__YOUR INSTRUCTIONS__: Look through the lines below and extract any with the word "plain".

══ DATA FOR THIS TASK

Context: an optimization exercise on an open-source flow, tuned for small area and a short achievable clock period. The choices shown serve that exercise and are no tape-out recipe. In this exercise RTL edits were held to simulation tests only and were not proved equivalent to the original. Power figures rest on the tool's default switching activity, not on a simulated workload.

## JK
## rr_arbiter
module rr_arbiter(clk, resetb, ack, request, grant);
	parameter integer WIDTH = 64;
	localparam integer LOGW = 6;
	input clk, resetb, ack;
	input [WIDTH - 1:0] request;
	output [WIDTH - 1:0] grant;
	wire            valid;
	wire [LOGW-1:0] last;
	wire            any;
	wire [LOGW-1:0] idx;
	arbiter arbiter(.req(request), .last(last), .any(any), .idx(idx));
	register #(.LOGW(LOGW)) state(.clk(clk), .rst(resetb), .ack(ack), .any(any), .idx(idx), .valid(valid), .last(last));
	decoder #(.WIDTH(WIDTH), .LOGW(LOGW)) final_decoder(.valid(valid), .in(last), .out(grant));
endmodule
clock: 8.0 ns
lec_check: 0
cap_margin: 20
core_margin: 2
core_utilization: 60
setup_slack_margin: 4.3
slew_margin: 20
standard.sh (not shown) runs the stock make flow with config.mk's settings and CLKGATE_MAP_FILE= SYNTH_SCRIPT=/design/flow/synth_recipe.tcl, a recipe that flattens the netlist after the stock synthesis.
==> flow/flow/run.sh <==
#!/bin/bash
# The standard layout, with the port buffers made as plain buf_1 cells.
set -euo pipefail
export BUFFER_PORTS_ARGS="-buffer_cell sky130_fd_sc_hd__buf_1"
bash standard.sh > standard.log 2>&1
The inputs of MS differ from those of JK as listed below.
# JK
export LEC_CHECK = 0
export CAP_MARGIN = 20
export CORE_MARGIN = 2
export CORE_UTILIZATION = 60
export SETUP_SLACK_MARGIN = 4.3
export SLEW_MARGIN = 20
create_clock -name core_clock -period 8.0 [get_ports {clk}]
# MS
export LEC_CHECK = 0
export CAP_MARGIN = 20
export CORE_MARGIN = 2
export CORE_UTILIZATION = 40
export SETUP_SLACK_MARGIN = 4.3
export SLEW_MARGIN = 20
create_clock -name core_clock -period 8.0 [get_ports {clk}]
==> flow/flow/run.sh <==
#!/bin/bash
# The standard layout, with two changes: the port buffers are plain buf_1
# cells, and the slow OR-type cells (an OR is a NOR plus an inverter in one
# cell, with a weak stacked pull-up) are kept out of synthesis and repair.
set -euo pipefail
slow=""
for c in or3 or3b or4 or4b or4bb o41a; do
  for s in 1 2 4; do slow="$slow sky130_fd_sc_hd__${c}_$s"; done
done
cp config.mk flow_config.mk
echo "export DONT_USE_CELLS += $slow" >> flow_config.mk
sed "s#DESIGN_CONFIG=[^ ]*#DESIGN_CONFIG=$PWD/flow_config.mk#" standard.sh > flow_standard.sh
export BUFFER_PORTS_ARGS="-buffer_cell sky130_fd_sc_hd__buf_1"
bash flow_standard.sh > standard.log 2>&1
- Looking at routability congestion estimate, MS sits 15% lower than JK does.
- MS against JK: post-detailed-placement half-perimeter wirelength rose by about 8%, net total in the final layout climbed 4.

Setup of willow:
Another version of the RTL of rr_arbiter (not shown whole).
Size in the first run: about 7 flip-flops, ~130 I/O pins, about 0.0021 mm2 of cells after synthesis.
export LEC_CHECK = 0
export CAP_MARGIN = 20
export CORE_MARGIN = 2
export CORE_UTILIZATION = 40
export SLEW_MARGIN = 20
create_clock -name core_clock -period 8.0 [get_ports {clk}]
==> flow/flow/run.sh <==
#!/bin/bash
# The standard layout with three changes:
# - Yosys's ABC maps the logic with flow/abc.script (one area-recovering
#   mapping after choice computation) instead of ORFS's speed script; the
#   rest of the synthesis, synth_recipe.tcl included, is unchanged.
# - The slow OR-type cells (a NOR plus an inverter in one cell, with a weak
#   stacked pull-up) are kept out of synthesis and repair.
# - The port buffers are plain buf_1 cells.
set -euo pipefail
here=$PWD
slow=""
for c in or3 or3b or4 or4b or4bb o41a; do
  for s in 1 2 4; do slow="$slow sky130_fd_sc_hd__${c}_$s"; done
done
cp config.mk flow_config.mk
echo "export DONT_USE_CELLS += $slow" >> flow_config.mk
cat > flow_synth.tcl <<EOT
proc abc {args} {
  set i [lsearch -exact \$args -script]
  if {\$i >= 0} { set args [lreplace \$args \$i [expr {\$i + 1}] -script $here/flow/abc.script] }
  yosys abc {*}\$args
}
source $here/synth_recipe.tcl
EOT
sed -e "s#DESIGN_CONFIG=[^ ]*#DESIGN_CONFIG=$here/flow_config.mk#" \
    -e "s#SYNTH_SCRIPT=[^ ]*#SYNTH_SCRIPT=$here/flow_synth.tcl#" standard.sh > flow_standard.sh
export BUFFER_PORTS_ARGS="-buffer_cell sky130_fd_sc_hd__buf_1"
bash flow_standard.sh > standard.log 2>&1
==> flow/flow/abc.script <==
&get -n
&st
&syn2
&dch -f
&nf -a -R 1000
&put
### willow -> pepper
Settings: CTS_BUF_LIST: unset -> sky130_fd_sc_hd__clkbuf_2; SETUP_SLACK_MARGIN: unset -> 4.2; CTS_CLUSTER_SIZE: unset -> 30.
-- flow/flow/run.sh --
<<< willow, line 4
#   mapping after choice computation) instead of ORFS's speed script; the
>>> pepper, line 4
#   mapping after choice computation, then ABC's load-aware buffering and
#   sizing) instead of ORFS's speed script; the
-- flow/flow/abc.script --
<<< willow, line 7
>>> pepper, line 7
buffer -c
topo
stime -c
upsize -c
dnsize -c
Findings:
- pepper finished every step from synthesis to the final layout, and the layout passed the timing, DRC and antenna checks.
- Overall routing resource usage delta for pepper relative to willow: 0.48 points lower
- Transition at the pin with the smallest max-transition slack ends up higher on willow.
- In the reports for pepper and willow, the larger area occupied by multi-input gates belongs to pepper.
- Startpoint of the worst setup timing path = request[56]: willow; startpoint of the worst setup timing path = state.last[4]: pepper
- Non-clock buffer instance count of the final layout in pepper is 1 below willow.
- Area enclosed by the die boundary ended up 470 um2 higher on pepper than on willow.
- Leakage power total on pepper is behind willow.
- Summary of pepper over willow: clock period minus worst slack shows a reduction of 0.69 ns; upper clock frequency limit shows an increase of 44 MHz; wire length shows an increase of 230 um; post-placement worst setup slack shows an increase of 0.39 ns; power shows an increase of 3.2%.
Setup changes, pepper to sierra
Settings: setting PLACE_DENSITY to 0.75 for the first time.
-- flow/flow/run.sh --
<<< pepper, line 4
#   mapping after choice computation, then ABC's load-aware buffering and
#   sizing) instead of ORFS's speed script; the
>>> sierra, line 4
#   mapping after choice computation) instead of ORFS's speed script; the
==> flow/flow/abc.script <==
&get -n
&st
&syn2
&dch -f
&nf -a -R 1000
&put
Results
The endpoint of the most critical setup path comes out state.last[1] in one run and grant[25] in the other, namely in sierra and pepper respectively. Compared with pepper, in sierra fraction of power consumed by sequential logic moved down; stage delay of the slowest cell on the critical path moved down. Both conditions hold for sierra: the flow ran to the end and the final layout passed the timing, DRC and antenna checks. In the tables for pepper and sierra, power share of the clock group reads lower with pepper. Diff pepper -> sierra: tap cell count decreased about 2.8%, multiplexer fraction of the synthesized cell area essentially unchanged, count of vias placed by the detailed router increased about 3.6%, share of total power in combinational logic essentially unchanged. Comparing pepper against sierra, there is no change at all in count of endpoints failing hold in the final timing report.

## afterwards: timing with drivers on the ports
Ports are ideal in the flow. The routed layouts listed here were re-timed in OpenROAD.
Step 1 (the two cells are an assumption about what drives the block):
set clk [get_ports {clk}]
set_driving_cell -lib_cell sky130_fd_sc_hd__clkbuf_16 $clk
set_driving_cell -lib_cell sky130_fd_sc_hd__buf_2 [delete_from_list [all_inputs] $clk]
Step 2 moves the port delays by t, midway between the first and last clock arrival at a register: inputs arrive t later, outputs are due t later. That takes back most of the time a late clock gives input paths.
a / b / c = ideal / step 1 / step 2; a / b = the first two.
run	t, ns	setup slack, ns	hold slack, ns	worst setup path after step 2	slew at the worst register clock pin (ns)
JK	0.259	4.308 / 4.311 / 4.052	0.624 / 0.624 / 0.624	input to register	0.04 / 0.04
MS	0.243	4.397 / 4.394 / 4.151	0.603 / 0.603 / 0.603	input to register	0.04 / 0.04
willow	0.238	3.684 / 3.682 / 3.444	0.588 / 0.588 / 0.588	input to register	0.04 / 0.04
pepper	0.247	4.377 / 4.361 / 4.127	0.607 / 0.607 / 0.607	input to register	0.08 / 0.08
sierra	0.264	4.346 / 4.336 / 4.079	0.597 / 0.597 / 0.597	input to register	0.08 / 0.08
After both steps setup and hold are still met in every run listed. The setup slack of sierra, which loses most, moves by -0.010 ns with the drivers and by -0.267 ns with both steps.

════

__SOLUTION TO THIS PROBLEM__:
# The standard layout, with the port buffers made as plain buf_1 cells.
# The standard layout, with two changes: the port buffers are plain buf_1
# - The port buffers are plain buf_1 cells.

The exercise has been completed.